On Saturday 15 May 2004 21:40, Noam Meltzer wrote:
> Hetz Ben Hamo wrote:
> > Hi,
> >
> > I have a situation which is well known to people - your machine is
> > connected (PPTP) to the net, but sometimes there's disconnection

> I have such scripts, which I managed to write during the time (and based
> on other scripts which I found on the internet.  - sorry, but i don't

FWIW, I also have a script to do the job.
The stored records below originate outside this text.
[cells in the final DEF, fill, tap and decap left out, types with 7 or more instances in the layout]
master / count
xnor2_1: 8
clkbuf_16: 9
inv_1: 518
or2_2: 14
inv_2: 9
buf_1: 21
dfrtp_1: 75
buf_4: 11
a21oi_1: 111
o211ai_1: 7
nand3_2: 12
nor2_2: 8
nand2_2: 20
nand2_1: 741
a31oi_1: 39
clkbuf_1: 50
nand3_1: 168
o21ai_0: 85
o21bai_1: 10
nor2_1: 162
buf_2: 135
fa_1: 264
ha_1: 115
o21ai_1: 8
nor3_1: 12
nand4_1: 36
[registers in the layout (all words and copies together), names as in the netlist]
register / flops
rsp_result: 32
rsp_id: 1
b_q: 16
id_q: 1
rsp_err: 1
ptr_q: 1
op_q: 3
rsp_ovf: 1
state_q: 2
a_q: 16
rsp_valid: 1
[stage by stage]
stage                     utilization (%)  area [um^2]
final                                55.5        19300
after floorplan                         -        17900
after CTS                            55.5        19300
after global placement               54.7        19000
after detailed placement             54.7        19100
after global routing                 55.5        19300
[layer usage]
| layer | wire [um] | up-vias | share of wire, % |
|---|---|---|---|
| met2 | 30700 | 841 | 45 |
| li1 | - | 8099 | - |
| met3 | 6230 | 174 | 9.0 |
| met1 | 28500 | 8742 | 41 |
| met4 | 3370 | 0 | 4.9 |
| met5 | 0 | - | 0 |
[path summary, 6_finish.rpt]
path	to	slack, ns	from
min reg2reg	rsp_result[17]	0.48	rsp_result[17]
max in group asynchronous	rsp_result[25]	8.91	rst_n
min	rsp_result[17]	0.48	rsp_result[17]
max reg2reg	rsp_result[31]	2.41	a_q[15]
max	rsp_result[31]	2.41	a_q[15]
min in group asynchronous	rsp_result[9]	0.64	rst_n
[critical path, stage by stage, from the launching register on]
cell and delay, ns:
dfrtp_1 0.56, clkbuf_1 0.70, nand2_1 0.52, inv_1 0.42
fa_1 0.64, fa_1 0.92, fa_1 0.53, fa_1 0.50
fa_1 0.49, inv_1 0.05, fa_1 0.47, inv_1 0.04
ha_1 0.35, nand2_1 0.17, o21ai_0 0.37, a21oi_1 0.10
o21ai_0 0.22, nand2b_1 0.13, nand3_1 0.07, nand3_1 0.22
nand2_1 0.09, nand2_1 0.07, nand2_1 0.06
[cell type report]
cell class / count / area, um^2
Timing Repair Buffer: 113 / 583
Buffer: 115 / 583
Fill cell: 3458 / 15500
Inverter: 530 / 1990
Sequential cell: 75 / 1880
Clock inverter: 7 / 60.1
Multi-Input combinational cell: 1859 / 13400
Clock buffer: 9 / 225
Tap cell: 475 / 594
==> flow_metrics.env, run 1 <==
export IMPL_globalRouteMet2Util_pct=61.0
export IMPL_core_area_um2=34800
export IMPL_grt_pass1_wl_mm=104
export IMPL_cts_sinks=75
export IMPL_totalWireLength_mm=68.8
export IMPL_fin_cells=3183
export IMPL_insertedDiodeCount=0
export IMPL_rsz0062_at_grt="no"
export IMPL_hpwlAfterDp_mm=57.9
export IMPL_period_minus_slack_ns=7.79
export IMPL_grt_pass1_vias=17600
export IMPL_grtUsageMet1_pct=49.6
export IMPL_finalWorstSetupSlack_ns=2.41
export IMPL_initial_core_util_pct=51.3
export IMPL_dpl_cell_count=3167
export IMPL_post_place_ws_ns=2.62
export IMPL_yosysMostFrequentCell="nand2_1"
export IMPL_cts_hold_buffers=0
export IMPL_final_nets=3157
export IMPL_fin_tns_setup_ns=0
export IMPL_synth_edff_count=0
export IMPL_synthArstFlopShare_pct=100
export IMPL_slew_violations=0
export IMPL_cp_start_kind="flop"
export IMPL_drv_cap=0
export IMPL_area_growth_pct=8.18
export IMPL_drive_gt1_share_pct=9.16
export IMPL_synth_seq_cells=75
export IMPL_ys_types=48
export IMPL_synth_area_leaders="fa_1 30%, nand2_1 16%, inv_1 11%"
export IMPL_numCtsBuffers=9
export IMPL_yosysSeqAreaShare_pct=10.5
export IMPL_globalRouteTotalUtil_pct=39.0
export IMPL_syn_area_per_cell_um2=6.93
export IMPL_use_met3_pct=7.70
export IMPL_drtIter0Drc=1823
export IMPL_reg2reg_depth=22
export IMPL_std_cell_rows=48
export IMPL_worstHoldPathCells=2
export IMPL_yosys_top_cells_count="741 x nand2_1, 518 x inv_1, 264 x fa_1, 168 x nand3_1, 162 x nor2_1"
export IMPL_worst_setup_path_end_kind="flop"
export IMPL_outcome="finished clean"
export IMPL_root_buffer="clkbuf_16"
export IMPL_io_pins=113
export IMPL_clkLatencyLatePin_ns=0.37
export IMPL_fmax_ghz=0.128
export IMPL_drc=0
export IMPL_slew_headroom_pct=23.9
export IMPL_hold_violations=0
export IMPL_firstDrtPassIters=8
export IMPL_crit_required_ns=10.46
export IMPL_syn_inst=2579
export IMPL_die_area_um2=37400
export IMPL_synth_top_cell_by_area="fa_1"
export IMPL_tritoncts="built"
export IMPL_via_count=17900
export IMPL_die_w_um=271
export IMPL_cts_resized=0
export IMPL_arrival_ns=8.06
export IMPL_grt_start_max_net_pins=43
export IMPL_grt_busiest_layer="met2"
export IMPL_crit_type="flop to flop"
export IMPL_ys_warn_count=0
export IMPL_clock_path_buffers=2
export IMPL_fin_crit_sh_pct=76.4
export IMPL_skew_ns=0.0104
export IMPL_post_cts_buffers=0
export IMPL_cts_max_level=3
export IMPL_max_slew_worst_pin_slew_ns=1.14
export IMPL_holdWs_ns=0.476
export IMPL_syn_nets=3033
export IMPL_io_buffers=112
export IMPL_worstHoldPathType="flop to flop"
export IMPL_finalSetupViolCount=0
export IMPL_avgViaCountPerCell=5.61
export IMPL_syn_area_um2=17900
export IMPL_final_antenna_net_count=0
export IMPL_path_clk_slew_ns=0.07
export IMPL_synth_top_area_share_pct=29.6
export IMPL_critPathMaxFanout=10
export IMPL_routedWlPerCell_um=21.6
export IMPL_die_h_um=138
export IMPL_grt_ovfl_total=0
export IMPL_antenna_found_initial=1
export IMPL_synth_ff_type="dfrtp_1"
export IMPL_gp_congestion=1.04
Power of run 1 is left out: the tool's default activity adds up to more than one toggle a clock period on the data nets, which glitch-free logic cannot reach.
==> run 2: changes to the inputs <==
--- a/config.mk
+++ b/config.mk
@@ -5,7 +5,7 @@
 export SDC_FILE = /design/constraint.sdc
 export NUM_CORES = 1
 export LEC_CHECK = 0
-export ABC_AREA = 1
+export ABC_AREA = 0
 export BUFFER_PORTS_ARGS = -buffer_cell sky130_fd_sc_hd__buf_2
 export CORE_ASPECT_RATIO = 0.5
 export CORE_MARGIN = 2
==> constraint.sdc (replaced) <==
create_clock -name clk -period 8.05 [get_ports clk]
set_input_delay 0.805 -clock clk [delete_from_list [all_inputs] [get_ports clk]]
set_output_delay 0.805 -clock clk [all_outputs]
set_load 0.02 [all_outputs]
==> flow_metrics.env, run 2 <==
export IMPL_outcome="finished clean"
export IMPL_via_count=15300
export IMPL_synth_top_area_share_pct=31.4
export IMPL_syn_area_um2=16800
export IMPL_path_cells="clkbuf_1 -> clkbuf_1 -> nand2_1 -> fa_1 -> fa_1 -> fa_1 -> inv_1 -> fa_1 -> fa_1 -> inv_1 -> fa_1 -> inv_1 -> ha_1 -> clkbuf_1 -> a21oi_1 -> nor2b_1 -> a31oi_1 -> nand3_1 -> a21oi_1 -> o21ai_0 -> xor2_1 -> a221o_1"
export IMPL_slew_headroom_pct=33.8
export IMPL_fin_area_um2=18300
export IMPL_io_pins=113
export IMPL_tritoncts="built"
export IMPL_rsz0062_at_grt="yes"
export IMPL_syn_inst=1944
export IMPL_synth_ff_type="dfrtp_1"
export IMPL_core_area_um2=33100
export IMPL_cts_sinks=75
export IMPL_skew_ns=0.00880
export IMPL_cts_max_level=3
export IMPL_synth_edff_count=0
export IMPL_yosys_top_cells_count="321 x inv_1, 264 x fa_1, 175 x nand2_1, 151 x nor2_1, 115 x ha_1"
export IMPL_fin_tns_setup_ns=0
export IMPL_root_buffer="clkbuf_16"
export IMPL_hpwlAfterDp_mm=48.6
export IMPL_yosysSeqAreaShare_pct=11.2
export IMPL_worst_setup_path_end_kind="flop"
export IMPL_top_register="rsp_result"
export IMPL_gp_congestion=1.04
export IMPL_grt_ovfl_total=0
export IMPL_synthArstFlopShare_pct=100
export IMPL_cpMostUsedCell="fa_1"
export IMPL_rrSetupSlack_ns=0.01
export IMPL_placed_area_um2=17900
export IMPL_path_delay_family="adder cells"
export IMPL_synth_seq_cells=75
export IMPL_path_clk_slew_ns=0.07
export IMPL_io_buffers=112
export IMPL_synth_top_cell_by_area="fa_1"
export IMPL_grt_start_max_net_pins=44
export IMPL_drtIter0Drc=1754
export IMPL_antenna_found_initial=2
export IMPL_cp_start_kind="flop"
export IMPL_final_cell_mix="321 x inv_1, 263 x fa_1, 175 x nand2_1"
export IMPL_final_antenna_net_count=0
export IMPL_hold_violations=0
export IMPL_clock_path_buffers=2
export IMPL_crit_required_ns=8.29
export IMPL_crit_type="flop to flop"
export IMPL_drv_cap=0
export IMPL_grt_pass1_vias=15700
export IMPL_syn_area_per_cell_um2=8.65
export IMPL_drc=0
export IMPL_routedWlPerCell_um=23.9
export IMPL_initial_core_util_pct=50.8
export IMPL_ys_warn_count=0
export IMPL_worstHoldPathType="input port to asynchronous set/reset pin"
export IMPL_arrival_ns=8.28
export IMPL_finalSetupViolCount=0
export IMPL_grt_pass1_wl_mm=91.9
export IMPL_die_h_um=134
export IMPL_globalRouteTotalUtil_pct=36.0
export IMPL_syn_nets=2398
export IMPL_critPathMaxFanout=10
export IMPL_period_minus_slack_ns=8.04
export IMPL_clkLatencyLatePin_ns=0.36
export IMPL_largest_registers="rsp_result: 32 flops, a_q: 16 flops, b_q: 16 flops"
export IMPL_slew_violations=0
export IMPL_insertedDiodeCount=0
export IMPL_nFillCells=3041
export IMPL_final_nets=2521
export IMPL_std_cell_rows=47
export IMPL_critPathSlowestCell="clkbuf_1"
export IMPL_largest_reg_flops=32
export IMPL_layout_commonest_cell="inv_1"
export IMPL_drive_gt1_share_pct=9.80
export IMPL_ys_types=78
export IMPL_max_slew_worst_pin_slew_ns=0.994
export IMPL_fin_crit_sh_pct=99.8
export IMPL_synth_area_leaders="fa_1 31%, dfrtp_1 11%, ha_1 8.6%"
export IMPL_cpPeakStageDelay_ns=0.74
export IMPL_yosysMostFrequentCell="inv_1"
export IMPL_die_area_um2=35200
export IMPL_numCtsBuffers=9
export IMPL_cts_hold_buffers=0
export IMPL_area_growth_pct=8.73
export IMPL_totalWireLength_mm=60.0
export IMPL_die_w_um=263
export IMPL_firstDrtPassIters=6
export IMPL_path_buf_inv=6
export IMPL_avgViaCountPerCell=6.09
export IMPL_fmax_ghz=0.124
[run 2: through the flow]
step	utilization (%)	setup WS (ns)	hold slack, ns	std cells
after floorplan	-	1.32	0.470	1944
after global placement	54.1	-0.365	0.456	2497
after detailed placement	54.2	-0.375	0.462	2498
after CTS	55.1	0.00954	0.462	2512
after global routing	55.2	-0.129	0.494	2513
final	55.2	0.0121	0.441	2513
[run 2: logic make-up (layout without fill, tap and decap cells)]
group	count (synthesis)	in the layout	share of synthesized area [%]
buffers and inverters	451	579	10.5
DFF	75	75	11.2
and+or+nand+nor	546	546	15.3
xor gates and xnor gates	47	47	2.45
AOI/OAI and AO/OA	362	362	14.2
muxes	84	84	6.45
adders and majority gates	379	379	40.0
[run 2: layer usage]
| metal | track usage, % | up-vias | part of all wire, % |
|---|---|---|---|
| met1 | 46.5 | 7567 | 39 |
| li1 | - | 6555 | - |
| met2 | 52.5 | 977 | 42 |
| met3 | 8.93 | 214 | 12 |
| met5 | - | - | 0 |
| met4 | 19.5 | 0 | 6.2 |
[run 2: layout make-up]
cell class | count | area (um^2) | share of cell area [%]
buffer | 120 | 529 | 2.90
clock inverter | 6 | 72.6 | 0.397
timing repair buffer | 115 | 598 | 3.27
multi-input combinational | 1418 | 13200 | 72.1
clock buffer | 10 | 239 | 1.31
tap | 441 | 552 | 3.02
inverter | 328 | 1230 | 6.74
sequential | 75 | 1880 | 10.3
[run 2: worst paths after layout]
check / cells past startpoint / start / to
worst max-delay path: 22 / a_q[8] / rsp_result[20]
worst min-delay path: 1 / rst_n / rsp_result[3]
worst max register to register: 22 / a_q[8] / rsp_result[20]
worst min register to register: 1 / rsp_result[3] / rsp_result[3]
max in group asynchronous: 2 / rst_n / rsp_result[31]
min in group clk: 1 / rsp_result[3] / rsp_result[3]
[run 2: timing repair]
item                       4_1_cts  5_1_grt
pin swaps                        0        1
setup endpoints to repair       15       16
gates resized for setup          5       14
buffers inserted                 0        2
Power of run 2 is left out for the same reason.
It's not as **smart** as what Noam 
suggested, but it works well for me (running as a cron job every 2 minutes). 
The basic idea is to check if the connection is up (not depending on ifconfig 
which may report a ppp connection even when pptp has died). The only 
**special** thing I did was a sort of primitive **limited time locking**. My 
problem was that sometimes the reconnection takes more than 2 minutes and 
this would result in more than 1 copy of the script running. On the other 
hand, a **normal** lock file wouldn't solve the problem if the computer 
itself locked up. Because when it restarted, the old, out-of-date lock file 
would still be there. So I test the lock file to see if it should be deleted. 
All the rest is self explanatory.

I'm including 3 scripts (and as with Noam's script, you also need a firewall 
script). I put in a phoney username in the last script (my paranoia).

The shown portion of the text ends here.